• Task: Here is the task for the records below: repeat exactly the lines from the one with "gates cloned | 0 | 0" to the one with "inverter: 12 / 45.0", both included, and nothing else.

• Source data:
=== Begin Enclosure ===
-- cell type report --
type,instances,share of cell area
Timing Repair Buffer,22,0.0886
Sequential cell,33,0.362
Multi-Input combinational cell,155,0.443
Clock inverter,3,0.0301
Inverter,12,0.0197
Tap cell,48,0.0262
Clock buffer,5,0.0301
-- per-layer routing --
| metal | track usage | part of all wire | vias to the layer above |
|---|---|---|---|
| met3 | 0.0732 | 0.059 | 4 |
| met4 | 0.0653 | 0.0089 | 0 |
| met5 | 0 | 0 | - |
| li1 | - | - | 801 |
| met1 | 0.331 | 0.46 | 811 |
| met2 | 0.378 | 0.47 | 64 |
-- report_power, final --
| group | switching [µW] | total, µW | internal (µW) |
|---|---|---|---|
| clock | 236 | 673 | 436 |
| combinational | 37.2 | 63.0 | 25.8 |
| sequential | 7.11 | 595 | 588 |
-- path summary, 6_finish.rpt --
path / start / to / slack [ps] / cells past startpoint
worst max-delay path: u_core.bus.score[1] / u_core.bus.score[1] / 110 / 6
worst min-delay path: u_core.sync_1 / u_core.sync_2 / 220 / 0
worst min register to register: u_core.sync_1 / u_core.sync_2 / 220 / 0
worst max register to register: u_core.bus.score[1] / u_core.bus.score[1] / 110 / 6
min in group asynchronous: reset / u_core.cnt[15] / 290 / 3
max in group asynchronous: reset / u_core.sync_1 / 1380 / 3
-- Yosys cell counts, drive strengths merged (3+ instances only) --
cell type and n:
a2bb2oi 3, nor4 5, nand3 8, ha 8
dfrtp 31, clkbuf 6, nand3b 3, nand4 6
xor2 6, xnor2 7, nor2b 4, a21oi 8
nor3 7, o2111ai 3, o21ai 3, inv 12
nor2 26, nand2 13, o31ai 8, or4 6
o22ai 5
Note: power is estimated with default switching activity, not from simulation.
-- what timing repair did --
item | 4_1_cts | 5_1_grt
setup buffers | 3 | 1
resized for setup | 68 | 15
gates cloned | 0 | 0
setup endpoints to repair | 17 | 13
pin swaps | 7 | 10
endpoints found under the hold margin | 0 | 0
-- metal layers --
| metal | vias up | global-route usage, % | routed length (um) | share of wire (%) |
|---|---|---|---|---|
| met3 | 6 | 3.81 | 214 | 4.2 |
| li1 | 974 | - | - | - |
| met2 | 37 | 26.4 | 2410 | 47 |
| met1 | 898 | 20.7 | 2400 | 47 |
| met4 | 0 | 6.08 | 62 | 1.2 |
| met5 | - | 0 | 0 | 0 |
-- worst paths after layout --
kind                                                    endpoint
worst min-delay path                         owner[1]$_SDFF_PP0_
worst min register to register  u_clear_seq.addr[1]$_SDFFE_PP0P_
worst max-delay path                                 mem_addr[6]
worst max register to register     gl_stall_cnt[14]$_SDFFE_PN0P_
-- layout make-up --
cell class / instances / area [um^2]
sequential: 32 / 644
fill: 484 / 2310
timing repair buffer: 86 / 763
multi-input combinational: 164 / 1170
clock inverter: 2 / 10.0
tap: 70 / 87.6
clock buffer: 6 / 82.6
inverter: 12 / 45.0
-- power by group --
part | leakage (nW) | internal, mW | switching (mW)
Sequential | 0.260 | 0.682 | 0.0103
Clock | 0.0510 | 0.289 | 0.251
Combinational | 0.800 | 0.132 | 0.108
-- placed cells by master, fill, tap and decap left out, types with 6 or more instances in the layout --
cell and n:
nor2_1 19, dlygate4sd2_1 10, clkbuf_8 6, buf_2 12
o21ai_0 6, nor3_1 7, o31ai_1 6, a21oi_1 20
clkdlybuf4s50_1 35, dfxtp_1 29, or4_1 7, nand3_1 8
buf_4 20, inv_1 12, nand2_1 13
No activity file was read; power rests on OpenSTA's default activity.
**config.mk**
```make
export PLATFORM = sky130hd
export DESIGN_NAME = ifetch_unit_flat
export DESIGN_NICKNAME = d
export VERILOG_FILES = /design/src/rtl/ifetch_unit_if.sv /design/src/rtl/ifetch_unit.sv /design/src/flat_wrapper.sv
export SDC_FILE = /design/constraint.sdc
export NUM_CORES = 1
export LEC_CHECK = 0
export BUFFER_PORTS_ARGS = -buffer_cell sky130_fd_sc_hd__buf_4
export CORE_UTILIZATION = 35
export CTS_CLUSTER_SIZE = 28
export DETAILED_ROUTE_END_ITERATION = 7
export SYNTH_ARGS = -nofsm -noshare
export SYNTH_HDL_FRONTEND = slang
export SYNTH_SLANG_ARGS = --single-unit
```
**constraint.sdc**
```tcl
create_clock -name clk -period 12.7 [get_ports clk]
set_input_delay 2.54 -clock clk [delete_from_list [all_inputs] [get_ports clk]]
set_output_delay 2.54 -clock clk [all_outputs]
set_load 0.02 [all_outputs]
```
**src/rtl/ifetch_unit_if.sv**
```systemverilog
// rtl/ifetch_unit_if.sv - fetch unit bundle: instruction memory, redirect and decode-side signals
`timescale 1ns/1ps
interface ifetch_unit_if;
    logic        imem_req_valid;
    logic        imem_req_ready;
    logic [31:0] imem_req_addr;
    logic        imem_rsp_valid;
    logic [31:0] imem_rsp_data;
    logic        redirect_valid;
    logic [31:0] redirect_pc;
    logic        out_valid;
    logic        out_ready;
    logic [31:0] out_instr;
    logic [31:0] out_pc;
    logic [31:0] fetch_count;

    modport master (
        output imem_req_valid, imem_req_addr,
        input  imem_req_ready, imem_rsp_valid, imem_rsp_data,
        input  redirect_valid, redirect_pc,
        output out_valid, out_instr, out_pc, fetch_count,
        input  out_ready
    );

    modport slave (
        input  imem_req_valid, imem_req_addr,
        output imem_req_ready, imem_rsp_valid, imem_rsp_data,
        output redirect_valid, redirect_pc,
        input  out_valid, out_instr, out_pc, fetch_count,
        output out_ready
    );
endinterface

```
**src/rtl/ifetch_unit.sv**
```systemverilog
// rtl/ifetch_unit.sv - single-outstanding instruction fetch FSM with redirect and stale-response discard
`timescale 1ns/1ps
module ifetch_unit #(
    parameter logic [31:0] RESET_PC = 32'h0000_0000
) (
    input  logic          clk,
    input  logic          reset,
    ifetch_unit_if.master bus
);
    typedef enum logic [1:0] {REQ, WAIT, HOLD} state_t;

    state_t      state, state_n;
    logic [31:0] pc, pc_n;
    logic        discard, discard_n;
    logic        out_valid, out_valid_n;
    logic [31:0] out_instr, out_instr_n;
    logic [31:0] out_pc, out_pc_n;
    logic [31:0] fetch_count, fetch_count_n;
    logic [31:0] redirect_aligned;

    assign redirect_aligned = bus.redirect_pc & ~32'h3;

    assign bus.imem_req_valid = (state == REQ);
    assign bus.imem_req_addr  = pc;
    assign bus.out_valid      = out_valid;
    assign bus.out_instr      = out_instr;
    assign bus.out_pc         = out_pc;
    assign bus.fetch_count    = fetch_count;

    always_comb begin
        state_n       = state;
        pc_n          = pc;
        discard_n     = discard;
        out_valid_n   = out_valid;
        out_instr_n   = out_instr;
        out_pc_n      = out_pc;
        fetch_count_n = fetch_count;
        case (state)
            REQ: begin
                if (bus.imem_req_ready) begin
                    state_n   = WAIT;
                    discard_n = bus.redirect_valid;
                end
            end
            WAIT: begin
                if (bus.imem_rsp_valid) begin
                    // A response is stale if a redirect arrived earlier or arrives now
                    if (discard || bus.redirect_valid) begin
                        discard_n = 1'b0;
                        state_n   = REQ;
                    end else begin
                        out_instr_n = bus.imem_rsp_data;
                        out_pc_n    = pc;
                        out_valid_n = 1'b1;
                        pc_n        = pc + 32'd4;
                        state_n     = HOLD;
                    end
                end else if (bus.redirect_valid) begin
                    discard_n = 1'b1;
                end
            end
            HOLD: begin
                if (bus.out_ready) begin
                    out_valid_n   = 1'b0;
                    fetch_count_n = fetch_count + 32'd1;
                    state_n       = REQ;
                end else if (bus.redirect_valid) begin
                    out_valid_n = 1'b0;
                    state_n     = REQ;
                end
            end
            default: state_n = REQ;
        endcase
        if (bus.redirect_valid) begin
            pc_n = redirect_aligned;
        end
    end

    always_ff @(posedge clk or posedge reset) begin
        if (reset) begin
            state       <= REQ;
            pc          <= {RESET_PC[31:2], 2'b00};
            discard     <= 1'b0;
            out_valid   <= 1'b0;
            out_instr   <= 32'h0;
            out_pc      <= 32'h0;
            fetch_count <= 32'h0;
        end else begin
            state       <= state_n;
            pc          <= pc_n;
            discard     <= discard_n;
            out_valid   <= out_valid_n;
            out_instr   <= out_instr_n;
            out_pc      <= out_pc_n;
            fetch_count <= fetch_count_n;
        end
    end
endmodule
```
**src/flat_wrapper.sv**
```systemverilog
// flat-port wrapper written by rule: the top's interface ports become plain ports
module ifetch_unit_flat 
#(
    parameter logic [31:0] RESET_PC = 32'h0000_0000
)
  (clk, reset, bus_imem_req_valid, bus_imem_req_addr, bus_imem_req_ready, bus_imem_rsp_valid, bus_imem_rsp_data, bus_redirect_valid, bus_redirect_pc, bus_out_valid, bus_out_instr, bus_out_pc, bus_fetch_count, bus_out_ready);
  ifetch_unit_if bus_i ();
  input  logic clk;
  input  logic reset;
  output wire logic [$bits(bus_i.imem_req_valid)-1:0] bus_imem_req_valid;
  output wire logic [$bits(bus_i.imem_req_addr)-1:0] bus_imem_req_addr;
  input wire logic [$bits(bus_i.imem_req_ready)-1:0] bus_imem_req_ready;
  input wire logic [$bits(bus_i.imem_rsp_valid)-1:0] bus_imem_rsp_valid;
  input wire logic [$bits(bus_i.imem_rsp_data)-1:0] bus_imem_rsp_data;
  input wire logic [$bits(bus_i.redirect_valid)-1:0] bus_redirect_valid;
  input wire logic [$bits(bus_i.redirect_pc)-1:0] bus_redirect_pc;
  output wire logic [$bits(bus_i.out_valid)-1:0] bus_out_valid;
  output wire logic [$bits(bus_i.out_instr)-1:0] bus_out_instr;
  output wire logic [$bits(bus_i.out_pc)-1:0] bus_out_pc;
  output wire logic [$bits(bus_i.fetch_count)-1:0] bus_fetch_count;
  input wire logic [$bits(bus_i.out_ready)-1:0] bus_out_ready;
  assign bus_imem_req_valid = bus_i.imem_req_valid;
  assign bus_imem_req_addr = bus_i.imem_req_addr;
  assign bus_i.imem_req_ready = bus_imem_req_ready;
  assign bus_i.imem_rsp_valid = bus_imem_rsp_valid;
  assign bus_i.imem_rsp_data = bus_imem_rsp_data;
  assign bus_i.redirect_valid = bus_redirect_valid;
  assign bus_i.redirect_pc = bus_redirect_pc;
  assign bus_out_valid = bus_i.out_valid;
  assign bus_out_instr = bus_i.out_instr;
  assign bus_out_pc = bus_i.out_pc;
  assign bus_fetch_count = bus_i.fetch_count;
  assign bus_i.out_ready = bus_out_ready;
  ifetch_unit #(.RESET_PC(RESET_PC)) u_core (.clk(clk), .reset(reset), .bus(bus_i));
endmodule
```
; ---- Word-level counts from Yosys, hierarchy flattened
; Cells that the tools add are included.
[op_classes]
addsub = 2
n_mul = 0
n_div = 0
order_cmp = 0
eq_ne = 9
shifts = 0
muxes = 20
n_bitwise = 1
reduce_logical = 12
[ops]
columns = cell, count
row1 = 2-to-1 mux 32 bit, 4
row2 = "adder 32 x 1 -> 32 bit, second input constant", 1
row3 = "adder 32 x 3 -> 32 bit, second input constant", 1
row4 = 2-to-1 mux 2 bit, 5
row5 = AND reduction 3 bit, 3
row6 = 2-to-1 mux 1 bit, 8
row7 = AND reduction 4 bit, 2
row8 = nonzero test 2 bit, 4
row9 = "inequality test 2 bit, second input constant", 3
row10 = "inequality test 3 bit, second input constant", 2
row11 = one-hot mux 2 bit (3 select lines), 1
row12 = one-hot mux 1 bit (2 select lines), 2
row13 = "inequality test 3 x 2 -> 1 bit, second input constant", 1
row14 = "equality test 2 x 1 -> 1 bit, second input constant", 1
row15 = "equality test 2 bit, second input constant", 1
row16 = zero test 2 bit, 1
row17 = "inequality test 2 x 1 -> 1 bit, second input constant", 1
row18 = AND reduction 2 bit, 1
row19 = logical OR 1 bit, 1
row20 = NOT 1 bit, 1
[totals]
regBits = 132
latch_bits = 0
mem_bits_rw = 0
rom_bits = 0
inputBits = 70
out_inout_bits = 130
word_cells = 51
memories = 0

; ---- Depth between registers and ports, before layout
[logic_depth]
depth_word = 5
mapped_depth = 7
depth_no_buf = 6

; ---- Least setup slack after synthesis
; Ideal clock, no wire load.
[synth_path]
kind = input -> register
startpoint = input bus_imem_rsp_valid
endpoint = register u_core.pc[31], in the netlist u_core.bus.imem_req_addr[31]
arrival_time_ns = 3.906
required_ns = 12.631
path_slack_ns = 8.725
stages = 5
path_buffers = 0
path_cell_list = nand4bb_4 nor4_4 nand4_2 or4_1 nand3_1
[synth_between]
elab_chain_cells = 2
[synth_rtl]
columns = item, line
row1 = "start, declared", flat_wrapper.sv:13  ; input wire logic [$bits(bus_i.imem_rsp_valid)-1:0] bus_imem_rsp_valid;
row2 = nonzero test 2 bit (no source line), -
row3 = AND reduction 3 bit (no source line), -
row4 = "end signal, assigned", ifetch_unit.sv:82  ; pc <= {RESET_PC[31:2], 2'b00};
row5 = "end signal, assigned", ifetch_unit.sv:90  ; pc <= pc_n;
row6 = "end, declared", ifetch_unit.sv:13  ; logic [31:0] pc, pc_n;
; Every way passes these cells.
; A chain may end at the register's enable or synchronous reset.

; ---- Worst setup path after layout
[layout_path]
startpoint = input bus_redirect_valid
endpoint = register u_core.out_instr[26], in the netlist u_core.bus.out_instr[26]
[layout_between]
elab_chain_cells = 3
[layout_rtl]
columns = item, line
row1 = "start, declared", flat_wrapper.sv:15  ; input wire logic [$bits(bus_i.redirect_valid)-1:0] bus_redirect_valid;
row2 = logical OR 1 bit, ifetch_unit.sv:48  ; if (discard || bus.redirect_valid) begin
row3 = NOT 1 bit (no source line), -
row4 = AND reduction 3 bit (no source line), -
row5 = "end signal, assigned", ifetch_unit.sv:93  ; out_instr <= out_instr_n;
row6 = "end, declared", ifetch_unit.sv:16  ; logic [31:0] out_instr, out_instr_n;
; Every way passes these cells.

==> impl_metrics.json <==
{
  "tritoncts.num_buffers": 17,
  "floorplan.initialDensity_pct": 36.4,
  "layout.cells.most_common_list": "sky130_fd_sc_hd__buf_4 (196), sky130_fd_sc_hd__dfrtp_1 (128), sky130_fd_sc_hd__mux2_2 (63), sky130_fd_sc_hd__nand2_1 (53)",
  "status": "completed",
  "finalWorstPathRequiredPeriod_ns": 4.13,
  "vdd_drop_max_uv": 87.1,
  "final_layout_net_count": 745,
  "timing.final.max_slew_violations": 0,
  "wl_met1_um": 5920,
  "stdcell_area_sq_mm": 0.00788,
  "full_die_area_sq_mm": 0.0166,
  "overflow": 0,
  "global_route_wire_length_before_repair_um": 21200,
  "timing.max_cap.violations": 0,
  "grt_util_all_layers_pct": 16.7,
  "finalSetupViolations": 0,
  "cells_after_dpl": 865,
  "top_signal_layer_used": "met4",
  "worstMarginPinSlew_ns": 0.913,
  "drt-vias-per-instance": 4.77,
  "nFillCells": 1426,
  "timing.fmax_mhz": 242,
  "design.core.area_sq_mm": 0.0154,
  "areaGrowthSynthToFinish_pct": 40.3,
  "antenna_viol_nets_final": 0,
  "cellPowerDensity_mw_per_mm2": 196,
  "num_antenna_cells": 0,
  "startpoint_type": "input port",
  "final_cells": 897,
  "static-leakage-power_nw": 3.71,
  "vias_in_the_first_global_route": 4197,
  "worst-path-max-fanout": 61,
  "wire_per_inst_um": 14.8,
  "grt_antenna_before_repair": 0,
  "synthDominantCellAreaShare_pct": 57.0,
  "ctsRootBufferMaster": "sky130_fd_sc_hd__clkbuf_16",
  "final_worst_path_cycle_share_pct": 32.5,
  "finish.utilization_pct": 51.1,
  "clock_latency_ns": 0.41,
  "path_clk_slew_ns": 0.05,
  "buffer_ports.inserted": 193,
  "cts_h_tree_depth": 4,
  "dp.final_hpwl_um": 9610,
  "synth.distinct_cells": 38,
  "post_synthesis_cell_count": 475,
  "rows": 45,
  "post_cts.repair.setup_buffers": 0,
  "drt-total-wl_um": 13300,
  "critPathCaptureType": "flip-flop",
  "synthTopCellsByArea": "sky130_fd_sc_hd__dfrtp_1 (57%), sky130_fd_sc_hd__mux2_2 (13%), sky130_fd_sc_hd__xor2_1 (4.5%)",
  "clkSinkCount": 128,
  "syn_area_per_cell_sq_um": 11.8,
  "worstHoldPathType": "flip-flop to flip-flop",
  "synth-seq-area-share_pct": 57.0,
  "worst_hold_path.num_cells": 1,
  "design.portCount": 200,
  "final_replace_weighted_congestion": 0.750,
  "cts_buffer_depth": 2,
  "r2r_cells": 6,
  "die-width_um": 129,
  "multi_input_comb_area_sq_mm": 0.00229,
  "detailroute.via_count": 4280,
  "drt_pass1_iterations": 4,
  "post_route_cells_drive_above_1_share_pct": 43.6,
  "tritoncts_clock_tree": "yes",
  "die_h_um": 129,
  "ys.warnings.count": 0,
  "critPathRequiredTime_ns": 12.99,
  "grt_max_degree": 72,
  "arrival_ns": 4.42,
  "cts-resized-gates": 0,
  "post_synth_instance_area_sq_mm": 0.00562,
  "timing.max_slew.rel_slack_pct": 39.1,
  "clock_skew_ns": 0.00616,
  "number_of_buffers_inserted_for_hold_repair_after_clock_tree_synthesis": 0,
  "criticalPathCategory": "input port to flip-flop",
  "placed_cell_area_sq_mm": 0.00727,
  "drt_iter0_markers": 163,
  "final_common_cell": "sky130_fd_sc_hd__buf_4",
  "dr_wl_met3_um": 767,
  "synth_area_leader_cell": "sky130_fd_sc_hd__dfrtp_1",
  "drcViolationCount": 0,
  "route.met2.wl_um": 6380,
  "postSynthRegisterBits": 128,
  "area.sequential_sq_mm": 0.00320,
  "grt_setup_unrepaired": "false",
  "final_hold_violations": 0,
  "setup_tns_ns": 0
}
## critical path: stages
cell and delay, ns:
sky130_fd_sc_hd__buf_4 0.28, sky130_fd_sc_hd__nor2_4 0.53, sky130_fd_sc_hd__buf_4 0.61, sky130_fd_sc_hd__mux2_2 0.41
## path summary, 6_finish.rpt
check | start | slack [ns] | to
max in group asynchronous | reset | 9.03 | u_core.bus.out_instr[26]$_DFFE_PP0P_
min reg2reg | u_core.bus.fetch_count[31]$_DFFE_PP0P_ | 0.48 | u_core.bus.fetch_count[31]$_DFFE_PP0P_
min in group asynchronous | reset | 2.25 | u_core.bus.out_instr[10]$_DFFE_PP0P_
max | bus_redirect_valid | 8.57 | u_core.bus.out_instr[26]$_DFFE_PP0P_
max reg2reg | u_core.bus.imem_req_addr[2]$_DFFE_PP0P_ | 10.32 | u_core.bus.imem_req_addr[30]$_DFFE_PP0P_
min | u_core.bus.fetch_count[31]$_DFFE_PP0P_ | 0.48 | u_core.bus.fetch_count[31]$_DFFE_PP0P_
## layer usage
metal / up-vias / GRT usage (%)
met3: 16 / 4.28
met5: - / 0
met1: 2088 / 21.3
met2: 135 / 26.8
met4: 0 / 7.47
li1: 2041 / -
## cells by family (layout without fill, tap and decap cells)
| family | count (synthesis) | after routing | synth area share (%) |
|---|---|---|---|
| AO/OA/AOI/OAI | 38 | 38 | 3.68 |
| XOR/XNOR | 57 | 57 | 8.89 |
| flip-flops | 128 | 128 | 57.0 |
| buffers and inverters | 30 | 238 | 2.45 |
| other | 1 | 4 | 0.0668 |
| AND/OR/NAND/NOR | 154 | 154 | 14.4 |
| adder cells (fa/ha/maj) | 2 | 2 | 0.446 |
| multiplexers | 65 | 65 | 13.0 |
## registers in the layout, indices dropped and copies added (netlist names)
register	count
u_core.bus.fetch_count	32
u_core.state	2
u_core.bus.out_pc	30
u_core.bus.imem_req_addr	30
u_core.bus.out_valid	1
u_core.discard	1
u_core.bus.out_instr	32
## area by class of cell
type / count / area share [%]
inverters: 10 / 0.508
flip-flops and latches: 128 / 40.7
repair buffers: 196 / 18.7
clock inverters: 11 / 1.73
clock buffers: 21 / 5.97
multi-input cells: 320 / 29.1
well taps: 211 / 3.35
## cell usage after synthesis, drive strengths merged
library cell    n
mux2           63
nand2b          1
nand2          53
xnor2          28
o211ai          1
o21ai          30
buf            10
and4            5
nand4bb         1
conb            1
inv            10
xor2           29
clkbuf         10
and2            1
o22a            1
dfrtp         128
nor3           10
nor2           26
a31oi           1
nand4          15
nor4bb          1
a21oi           3
nand3          27
and3            6
or3             1
or4             3
nor4            4
ha              2
a311o           1
a41oi           1
mux2i           2
## stage by stage
stage               setup WS [ns]  hold WS, ns  power (mW)
floorplan                    6.75        0.499       0.844
global placement             8.17        0.466        1.06
detailed placement           8.13        0.472        1.07
CTS                          8.57        0.483        1.57
global route                 8.45        0.510        1.62
finish                       8.57        0.475        1.55
## report_power, final
part           total, mW  leakage (nW)  internal, mW  switching (mW)
Combinational      0.469          1.82         0.231           0.237
Sequential         0.586          1.59         0.515          0.0703
Clock              0.493         0.302         0.322           0.171
(Power assumes the default switching activity.)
=== End Enclosure ===
• Answer space:
gates cloned | 0 | 0
setup endpoints to repair | 17 | 13
pin swaps | 7 | 10
endpoints found under the hold margin | 0 | 0
-- metal layers --
| metal | vias up | global-route usage, % | routed length (um) | share of wire (%) |
|---|---|---|---|---|
| met3 | 6 | 3.81 | 214 | 4.2 |
| li1 | 974 | - | - | - |
| met2 | 37 | 26.4 | 2410 | 47 |
| met1 | 898 | 20.7 | 2400 | 47 |
| met4 | 0 | 6.08 | 62 | 1.2 |
| met5 | - | 0 | 0 | 0 |
-- worst paths after layout --
kind                                                    endpoint
worst min-delay path                         owner[1]$_SDFF_PP0_
worst min register to register  u_clear_seq.addr[1]$_SDFFE_PP0P_
worst max-delay path                                 mem_addr[6]
worst max register to register     gl_stall_cnt[14]$_SDFFE_PN0P_
-- layout make-up --
cell class / instances / area [um^2]
sequential: 32 / 644
fill: 484 / 2310
timing repair buffer: 86 / 763
multi-input combinational: 164 / 1170
clock inverter: 2 / 10.0
tap: 70 / 87.6
clock buffer: 6 / 82.6
inverter: 12 / 45.0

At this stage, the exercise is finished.